In order to meet the increasing demand for wireless data traffic since the commercialization of 4th generation (4G) communication systems, the development focus is on the 5th generation (5G) or pre-5G communication system. For this reason, the 5G or pre-5G communication system is called a beyond 4G network communication system or post long-term evolution (LTE) system. Consideration is being given to implementing the 5G communication system in millimeter wave (mmWave) frequency bands (e.g., 60 GHz bands) to accomplish higher data rates. In order to increase the propagation distance by mitigating propagation loss in the 5G communication system, discussions are underway about various techniques such as beamforming, massive multiple-input multiple output (MIMO), full dimensional MIMO (FD-MIMO), array antenna, analog beamforming, and large-scale antenna. Also, in order to enhance network performance of the 5G communication system, developments are underway of various techniques such as evolved small cell, advanced small cell, cloud radio access network (RAN), ultra-dense network, device-to-device (D2D) communication, wireless backhaul, moving network, cooperative communication, coordinated multi-points (CoMP), and interference cancellation. Furthermore, the ongoing research includes the use of hybrid frequency shift keying (FSK) and quadrature amplitude modulation (QAM){FQAM} and sliding window superposition coding (SWSC) as advanced coding modulation (ACM), filter bank multi-carrier (FBMC), non-orthogonal multiple access (NOMA), and sparse code multiple access (SCMA).

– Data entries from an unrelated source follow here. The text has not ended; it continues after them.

## config.mk

```make
export PLATFORM = sky130hd
export DESIGN_NAME = perf_event_counter_qualify
export DESIGN_NICKNAME = d
export VERILOG_FILES = /design/src/hw/perf_event_counter_qualify.v
export VERILOG_INCLUDE_DIRS = /design/src /design/src/hw
export SDC_FILE = /design/constraint.sdc
export NUM_CORES = 1
export LEC_CHECK = 0
export ABC_CLOCK_PERIOD_IN_PS = 7700
export BUFFER_PORTS_ARGS = -buffer_cell sky130_fd_sc_hd__buf_4
export CAP_MARGIN = 20
export CORE_ASPECT_RATIO = 0.75
export CORE_MARGIN = 2
export CORE_UTILIZATION = 48
export DETAILED_ROUTE_END_ITERATION = 6
export PLACE_DENSITY_LB_ADDON = 0.08
export SYNTH_ARGS = -nofsm -noshare
export SYNTH_HDL_FRONTEND = slang
export SYNTH_SLANG_ARGS = --single-unit
```

## constraint.sdc

```tcl
create_clock -name mclk_i -period 7.7 [get_ports mclk_i]
set_clock_uncertainty 0.15 [all_clocks]
set_input_delay 1.54 -clock mclk_i [delete_from_list [all_inputs] [get_ports mclk_i]]
set_output_delay 1.54 -clock mclk_i [all_outputs]
set_load 0.02 [all_outputs]
```

## src/hw/perf_event_counter_qualify_map.vh

```
// Constants for the qualified event counter: register addresses,
// selector field positions, event codes, reset values and timing.
// Assumes a 12-bit model-register address and 32-bit data words.
`ifndef PERF_EVENT_COUNTER_QUALIFY_MAP_VH
`define PERF_EVENT_COUNTER_QUALIFY_MAP_VH

// Register addresses (model-register numbers)
`define ADDR_CTR_BASE 12'h0c1
`define ADDR_SEL_BASE 12'h186
`define ADDR_ALIAS_BASE 12'h4c1
`define ADDR_CAPABILITY 12'h345
`define ADDR_GLOBAL_CTRL 12'h38f
`define ADDR_EVT_UNAVAIL 12'h0a0

// Capability register fields
`define CAP_FULL_WIDTH_BIT 13

// Event selector fields
`define SEL_EVENT_LO 0
`define SEL_UMASK_LO 8
`define SEL_USR_BIT 16
`define SEL_OS_BIT 17
`define SEL_EN_BIT 22
`define SEL_RESET 32'h0000_0000

// Unit-mask sub-fields, relative to the unit mask
`define UM_CORE_LO 6
`define UM_AGENT_BIT 5
`define UM_PF_LO 4
`define UM_MESI_LO 0

// Core and prefetch encodings
`define CORE_ALL 2'h3
`define CORE_THIS 2'h1
`define PF_ALL 2'h3
`define PF_ONLY 2'h1
`define PF_EXCLUDE 2'h0

// Predefined events: event select and unit mask
`define EV_CORE_CYC 8'h3c
`define UM_CORE_CYC 8'h00
`define EV_INSTR 8'hc0
`define UM_INSTR 8'h00
`define EV_REF_CYC 8'h3c
`define UM_REF_CYC 8'h01
`define EV_LLC 8'h2e
`define UM_LLC_REF 8'h4f
`define UM_LLC_MISS 8'h41
`define EV_BRANCH 8'hc4
`define UM_BRANCH 8'h00
`define EV_BR_MISS 8'hc5
`define UM_BR_MISS 8'h00
`define NUM_PREDEF 7

// Reference clock period in ns and core clock period in ns
`define REF_PERIOD_NS 100
`define MCLK_PERIOD_NS 50
`define REF_DIV_CYCLES (`REF_PERIOD_NS / `MCLK_PERIOD_NS)

`endif

```

## src/hw/perf_event_counter_qualify.v

```verilog
// General event counters with legacy and full-width write paths,
// predefined event decoding and unit-mask qualification.
// Assumes event inputs come from core logic on mclk_i, except the
// stop-clock pin, which is asynchronous and is synchronised here.
`timescale 1ns/1ps
`default_nettype none
`include "perf_event_counter_qualify_map.vh"

// Notes on behaviour
// - Write at ordinary counter address loads low data word sign-extended.
// - Capability register bit 13 reports full-width counter writes.
// - With that flag, counters also answer at alias addresses from 4C1H upward.
// - Alias write: bits 31:0 from low word, upper from high word truncated to implemented width.
// - One availability bit per predefined event, bits 0..6; set means missing.
// - Event 3CH/00H counts core cycles except sleep, halt, stop-clock, throttle, switch.
// - Core-cycle count keeps running across performance-state changes.
// - Event C0H/00H counts instructions at last micro-op; faulted ones not.
// - Retired count ignores VM exits but counts through interrupts and traps.
// - Event 3CH/01H counts fixed reference ticks while the core clock runs.
// - Event 2EH/4FH counts last-level-cache references, speculative and L1 prefetch.
// - Event 2EH/41H counts last-level-cache misses; other prefetch fills excluded.
// - Event C4H/00H counts branches when their last micro-op retires.
// - Event C5H/00H counts retired mispredicted branches on the architectural path.
// - Unit mask bits 15:8 carry qualification sub-fields for model-specific events.
// - Bits 15:14 pick core: 11 all, 01 this core, others reserved.
// - Bit 13 for agent events: 0 this agent only, 1 all agents.
// - Bits 13:12 prefetch: 11 all, 01 prefetch only, 00 exclude, 10 reserved.
// - Agent and prefetch qualification never together; core combines with either.
// - Bits 11..8 enable modified, exclusive, shared and invalid states.
// - Coherency-qualified event with all four state bits clear never counts.
// - Core-only events ignore core and agent specificity encodings.
// - Counting needs global enable and selector privilege enable both true.
module perf_event_counter_qualify #(
    parameter NUM_CTR = 2,                  // General counters
    parameter CTR_W = 48,                   // Implemented counter width, 33..64
    parameter FULL_WIDTH_WRITE = 1,         // Full-width write support
    parameter [6:0] EVT_UNAVAIL = 7'h00     // Missing predefined events
) (
    input wire mclk_i,                      // Core clock, 20 MHz
    input wire sys_rst_i,                   // Async reset, active high
    input wire reg_req_i,                   // Register access request
    input wire reg_we_i,                    // 1 write, 0 read
    input wire [11:0] reg_addr_i,           // Model-register address
    input wire [31:0] low_data_word_i,      // Write data bits 31:0
    input wire [31:0] high_data_word_i,     // Write data bits 63:32
    output reg reg_ack_o,                   // Access done pulse
    output reg reg_err_o,                   // Unmapped or refused access
    output reg [31:0] rd_low_o,             // Read data bits 31:0
    output reg [31:0] rd_high_o,            // Read data bits 63:32
    input wire [1:0] cpl_i,                 // Current privilege level
    input wire sleep_state_i,               // Sleep state other than C0
    input wire halted_i,                    // Halt instruction in effect
    input wire stop_clock_pin_i,            // Stop-clock pin, async
    input wire thermal_throttle_one_i,      // Thermal throttling active
    input wire freq_switch_i,               // Frequency-switch phase
    input wire retire_last_uop_i,           // Last micro-op of an instr retires
    input wire retire_fault_i,              // That instruction faulted
    input wire vm_exit_i,                   // Retirement is a VM exit
    input wire retire_branch_i,             // Retiring instr is a branch
    input wire retire_mispredict_i,         // Branch was mispredicted
    input wire llc_ref_i,                   // Core request hits LAST_LEVEL_CACHE lookup
    input wire llc_miss_i,                  // That request missed
    input wire llc_other_pf_i,              // Request is a non-L1 prefetch fill
    input wire ms_event_i,                  // Model-specific occurrence
    input wire [7:0] ms_code_i,             // Its event select code
    input wire ms_core_spec_i,              // Event supports core specificity
    input wire ms_agent_spec_i,             // Event supports agent specificity
    input wire ms_pf_qual_i,                // Event supports prefetch qualifier
    input wire ms_mesi_qual_i,              // Event needs coherency qualifier
    input wire ms_other_core_i,             // Occurrence came from another core
    input wire ms_other_agent_i,            // Occurrence came from another agent
    input wire ms_hw_pf_i,                  // Occurrence is a hardware prefetch
    input wire [3:0] ms_mesi_i,             // One-hot state: M,E,S,I in 3..0
    output wire [NUM_CTR-1:0] counting_o    // Counter advances at this edge unless written
);

    localparam [31:0] REF_DIV_FULL = `REF_DIV_CYCLES;
    localparam [7:0] REF_DIV = REF_DIV_FULL[7:0];

    reg stop_clock_pin_meta_q;
    reg stop_clock_pin_q;
    reg [7:0] ref_cnt_q;
    reg ref_tick_q;
    reg [NUM_CTR-1:0] glob_en_q;

    wire [NUM_CTR*CTR_W-1:0] cnt_flat;
    wire [NUM_CTR*32-1:0] sel_flat;

    wire core_run;
    wire instr_ev;

    wire [11:0] ctr_idx;
    wire [11:0] sel_idx;
    wire [11:0] alias_idx;

    wire ctr_hit;
    wire sel_hit;
    wire alias_hit;
    wire cap_hit;
    wire glob_hit;
    wire unav_hit;

    wire wr_req;
    wire [63:0] cap_val;

    // Stop-clock pin is asynchronous: two flops before anything reads it
    always @(posedge mclk_i or posedge sys_rst_i) begin
        if (sys_rst_i) begin
            stop_clock_pin_meta_q <= 1'b0;
            stop_clock_pin_q <= 1'b0;
        end else begin
            stop_clock_pin_meta_q <= stop_clock_pin_i;
            stop_clock_pin_q <= stop_clock_pin_meta_q;
        end
    end

    // Core clock counted as running only outside all stall conditions
    assign core_run = ~sleep_state_i & ~halted_i & ~stop_clock_pin_q
        & ~thermal_throttle_one_i & ~freq_switch_i;

    // Reference tick from a fixed divider. mclk_i itself never changes
    // rate here, so the tick stays fixed whatever the performance state.
    always @(posedge mclk_i or posedge sys_rst_i) begin
        if (sys_rst_i) begin
            ref_cnt_q <= 8'h00;
            ref_tick_q <= 1'b0;
        end else if (ref_cnt_q == REF_DIV - 8'h01) begin
            ref_cnt_q <= 8'h00;
            ref_tick_q <= 1'b1;
        end else begin
            ref_cnt_q <= ref_cnt_q + 8'h01;
            ref_tick_q <= 1'b0;
        end
    end

    // Instruction counts once at its last micro-op, never on a fault or a
    // VM exit; interrupts and traps retire normally and do count
    assign instr_ev = retire_last_uop_i & ~retire_fault_i & ~vm_exit_i;

    // Address decode
    assign ctr_idx = reg_addr_i - `ADDR_CTR_BASE;
    assign sel_idx = reg_addr_i - `ADDR_SEL_BASE;
    assign alias_idx = reg_addr_i - `ADDR_ALIAS_BASE;
    assign ctr_hit = (reg_addr_i >= `ADDR_CTR_BASE) && (ctr_idx < NUM_CTR);
    assign sel_hit = (reg_addr_i >= `ADDR_SEL_BASE) && (sel_idx < NUM_CTR);
    // Alias addresses exist only when full-width writes are advertised
    assign alias_hit = (FULL_WIDTH_WRITE != 0) && (reg_addr_i >= `ADDR_ALIAS_BASE)
        && (alias_idx < NUM_CTR);
    assign cap_hit = (reg_addr_i == `ADDR_CAPABILITY);
    assign glob_hit = (reg_addr_i == `ADDR_GLOBAL_CTRL);
    assign unav_hit = (reg_addr_i == `ADDR_EVT_UNAVAIL);
    assign wr_req = reg_req_i & reg_we_i;

    // Capability word: only the full-width write flag is defined
    assign cap_val = (FULL_WIDTH_WRITE != 0) ? (64'h1 << `CAP_FULL_WIDTH_BIT)
        : 64'h0;

    // Global enable register, one bit per counter
    always @(posedge mclk_i or posedge sys_rst_i) begin
        if (sys_rst_i) begin
            glob_en_q <= {NUM_CTR{1'b0}};
        end else if (wr_req && glob_hit) begin
            glob_en_q <= low_data_word_i[NUM_CTR-1:0];
        end
    end

    // One counter and selector per channel
    genvar gi;
    generate
        for (gi = 0; gi < NUM_CTR; gi = gi + 1) begin : g_ctr
            reg [CTR_W-1:0] cnt_q;
            reg [31:0] sel_q;

            wire [7:0] evsel;
            wire [7:0] umask;

            wire priv_ok;
            wire run_ok;

            wire core_ok;
            wire agent_ok;
            reg pf_ok;
            wire mesi_ok;
            wire ms_hit;
            reg ev_hit;

            wire wr_leg;
            wire wr_alias;

            assign evsel = sel_q[`SEL_EVENT_LO +: 8];
            assign umask = sel_q[`SEL_UMASK_LO +: 8];

            // Privilege enable: OS covers ring 0, USR covers rings above
            assign priv_ok = (cpl_i == 2'h0) ? sel_q[`SEL_OS_BIT]
                : sel_q[`SEL_USR_BIT];
            assign run_ok = glob_en_q[gi] & sel_q[`SEL_EN_BIT] & priv_ok;

            // Core specificity; reserved codes match nothing. Core-only
            // events do not flag support, so the bits are ignored.
            assign core_ok = ~ms_core_spec_i
                | (umask[`UM_CORE_LO +: 2] == `CORE_ALL)
                | ((umask[`UM_CORE_LO +: 2] == `CORE_THIS) & ~ms_other_core_i);

            // Agent specificity on bit 13
            assign agent_ok = ~ms_agent_spec_i | umask[`UM_AGENT_BIT]
                | ~ms_other_agent_i;

            // Prefetch qualifier shares bit 13 with the agent bit, so it is
            // decoded only for events without agent specificity
            always @* begin
                pf_ok = 1'b1;
                if (ms_pf_qual_i && !ms_agent_spec_i) begin
                    case (umask[`UM_PF_LO +: 2])
                        `PF_ALL: pf_ok = 1'b1;
                        `PF_ONLY: pf_ok = ms_hw_pf_i;
                        `PF_EXCLUDE: pf_ok = ~ms_hw_pf_i;
                        default: pf_ok = 1'b0;
                    endcase
                end
            end

            // Coherency state filter: no state bit set means nothing counts
            assign mesi_ok = ~ms_mesi_qual_i
                | (|(umask[`UM_MESI_LO +: 4] & ms_mesi_i));

            assign ms_hit = ms_event_i & (ms_code_i == evsel)
                & core_ok & agent_ok & pf_ok & mesi_ok;

            // Predefined events take their code pairs first; any other
            // select is matched against the model-specific source
            always @* begin
                ev_hit = 1'b0;
                if (evsel == `EV_CORE_CYC && umask == `UM_CORE_CYC) begin
                    ev_hit = core_run & ~EVT_UNAVAIL[0];
                end else if (evsel == `EV_INSTR && umask == `UM_INSTR) begin
                    ev_hit = instr_ev & ~EVT_UNAVAIL[1];
                end else if (evsel == `EV_REF_CYC && umask == `UM_REF_CYC) begin
                    ev_hit = ref_tick_q & core_run & ~EVT_UNAVAIL[2];
                end else if (evsel == `EV_LLC && umask == `UM_LLC_REF) begin
                    ev_hit = llc_ref_i & ~llc_other_pf_i & ~EVT_UNAVAIL[3];
                end else if (evsel == `EV_LLC && umask == `UM_LLC_MISS) begin
                    ev_hit = llc_ref_i & llc_miss_i & ~llc_other_pf_i
                        & ~EVT_UNAVAIL[4];
                end else if (evsel == `EV_BRANCH && umask == `UM_BRANCH) begin
                    ev_hit = instr_ev & retire_branch_i & ~EVT_UNAVAIL[5];
                end else if (evsel == `EV_BR_MISS && umask == `UM_BR_MISS) begin
                    ev_hit = instr_ev & retire_branch_i & retire_mispredict_i
                        & ~EVT_UNAVAIL[6];
                end else begin
                    ev_hit = ms_hit;
                end
            end

            assign counting_o[gi] = run_ok & ev_hit;
            assign wr_leg = wr_req & ctr_hit & (ctr_idx == gi);
            assign wr_alias = wr_req & alias_hit & (alias_idx == gi);

            // Counter: a write in the same cycle as an event wins, since
            // software expects to read back exactly what it loaded
            always @(posedge mclk_i or posedge sys_rst_i) begin
                if (sys_rst_i) begin
                    cnt_q <= {CTR_W{1'b0}};
                end else if (wr_leg) begin
                    cnt_q <= {{(CTR_W-32){low_data_word_i[31]}}, low_data_word_i};
                end else if (wr_alias) begin
                    cnt_q <= {high_data_word_i[CTR_W-33:0], low_data_word_i};
                end else if (counting_o[gi]) begin
                    cnt_q <= cnt_q + {{(CTR_W-1){1'b0}}, 1'b1};
                end
            end

            // Selector
            always @(posedge mclk_i or posedge sys_rst_i) begin
                if (sys_rst_i) begin
                    sel_q <= `SEL_RESET;
                end else if (wr_req && sel_hit && (sel_idx == gi)) begin
                    sel_q <= low_data_word_i;
                end
            end

            assign cnt_flat[gi*CTR_W +: CTR_W] = cnt_q;
            assign sel_flat[gi*32 +: 32] = sel_q;
        end
    endgenerate

    // Read data and answer, one cycle after the request. Counters read
    // back sign-extended from their implemented width, as they load.
    always @(posedge mclk_i or posedge sys_rst_i) begin
        if (sys_rst_i) begin
            reg_ack_o <= 1'b0;
            reg_err_o <= 1'b0;
            rd_low_o <= 32'h0000_0000;
            rd_high_o <= 32'h0000_0000;
        end else begin
            reg_ack_o <= reg_req_i;
            reg_err_o <= 1'b0;
            rd_low_o <= 32'h0000_0000;
            rd_high_o <= 32'h0000_0000;
            if (reg_req_i) begin
                if (ctr_hit || (alias_hit && reg_we_i)) begin
                    if (!reg_we_i) begin
                        rd_low_o <= cnt_flat[ctr_idx*CTR_W +: 32];
                        rd_high_o <= {{(64-CTR_W){cnt_flat[ctr_idx*CTR_W+CTR_W-1]}},
                            cnt_flat[ctr_idx*CTR_W+32 +: CTR_W-32]};
                    end
                end else if (alias_hit) begin
                    // Alias addresses are write paths only
                    reg_err_o <= 1'b1;
                end else if (sel_hit) begin
                    if (!reg_we_i) begin
                        rd_low_o <= sel_flat[sel_idx*32 +: 32];
                    end
                end else if (glob_hit) begin
                    if (!reg_we_i) begin
                        rd_low_o <= {{(32-NUM_CTR){1'b0}}, glob_en_q};
                    end
                end else if (cap_hit) begin
                    reg_err_o <= reg_we_i;
                    rd_low_o <= reg_we_i ? 32'h0000_0000 : cap_val[31:0];
                    rd_high_o <= reg_we_i ? 32'h0000_0000 : cap_val[63:32];
                end else if (unav_hit) begin
                    reg_err_o <= reg_we_i;
                    rd_low_o <= reg_we_i ? 32'h0000_0000
                        : {25'h0000000, EVT_UNAVAIL};
                end else begin
                    // Unmapped address, including aliases without support
                    reg_err_o <= 1'b1;
                end
            end
        end
    end

endmodule // perf_event_counter_qualify
`default_nettype wire

```

==> results of run 1 <==
[stage by stage]
stage | utilization | worst slack (ns) | hold WS [ns] | power (W) | cells
finish | 0.5703 | 2.273 | 0.2055 | 0.002543 | 1906
global route | 0.5703 | 2.202 | 0.2226 | 0.002626 | 1906
CTS | 0.5703 | 2.318 | 0.2061 | 0.002565 | 1906
detailed placement | 0.5403 | 1.979 | 0.1918 | 0.001365 | 1862
global placement | 0.5403 | 2.001 | 0.1828 | 0.001365 | 1862
floorplan | - | 2.408 | 0.1812 | 0.001282 | 1428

Meanwhile, the Internet is evolving from a human-centric communication network in which information is generated and consumed by humans to the Internet of things (IoT) in which distributed things or components exchange and process information. The combination of the cloud server-based Big data processing technology and the IoT begets Internet of everything (IoE) technology. In order to secure the sensing technology, wired/wireless communication and network infrastructure, service interface technology, and security technology required for implementing the IoT, recent research has focused on sensor network, machine-to-machine (M2M) communication, and machine-type communication (MTC) technologies. In the IoT environment, it is possible to provide an intelligent Internet Technology that is capable of collecting and analyzing data generated from connected things to create new values for human life. The IoT can be applied to various fields such as smart home, smart building, smart city, smart car or connected car, smart grid, health care, smart appliance, and smart medical service through legacy information technology (IT) and convergence of various industries.
Thus, there are various attempts to apply the IoT to the 5G communication system. For example, the sensor network, M2M communication, and MTC technologies are implemented by means of the 5G communication technologies such as beamforming, MIMO, and array antenna. The application of the aforementioned cloud RAN as a big data processing technology is an example of convergence between the 5G and IoT technologies.
The mobile communication system has evolved to broadband wireless communication systems for supporting high-speed, high-quality wireless packet data services beyond the early voice-oriented services on the basis of communication standards such as high-speed packet access (HSPA) of the 3rd generation partnership project (3GPP), long term evolution (LTE) or evolved universal terrestrial radio access (E-UTRA), high rate packet data (HRPD) of the 3GPP2, ultra-mobile broadband (UMB), and 802.16e of the Institute of Electrical and Electronics Engineers (IEEE).
The LTE system as one of the representative broadband wireless communication systems uses orthogonal frequency division multiple access (OFDMA) in the downlink and single carrier frequency division multiple access (SC-FDMA) in the uplink. Such a multiple access scheme is characterized by allocating the time-frequency resources for transmitting user-specific data and control information without overlap of each other, i.e. maintaining orthogonality, so as to distinguish among user-specific data and control information.
The LTE system adopts a Hybrid Automatic Repeat Request (HARQ) scheme for physical layer retransmission when decoding failure occurs in initial data transmission. The HARQ scheme is designed to operate in such a way that a receiver that fails in decoding data sends a transmitter a negative acknowledgement (NACK) indicative of decoding failure in order for the transmitter to retransmit the corresponding data on the physical layer. The receiver combines the retransmitted data with the decoding-failed data to improve data reception performance. It may also be possible for the receiver to send the transmitter an Acknowledgement (ACK) indicative of successful decoding, when the data are decoded successfully, in order for the transmitter to transmit new data.
The LTE system also adopts a channel state-adaptive resource allocation scheme to improve downlink reception performance of a terminal. The base station transmits channel state information-reference signal (CSI-RS) in downlink for the purpose of channel-adaptive resource allocation to the terminal That is, the terminal performs channel measurement on the CSI-RS to generate channel quality information (CQI) and transmits the CQI to the base station. The base station may allocate best frequency resources to the terminal based on the CQI.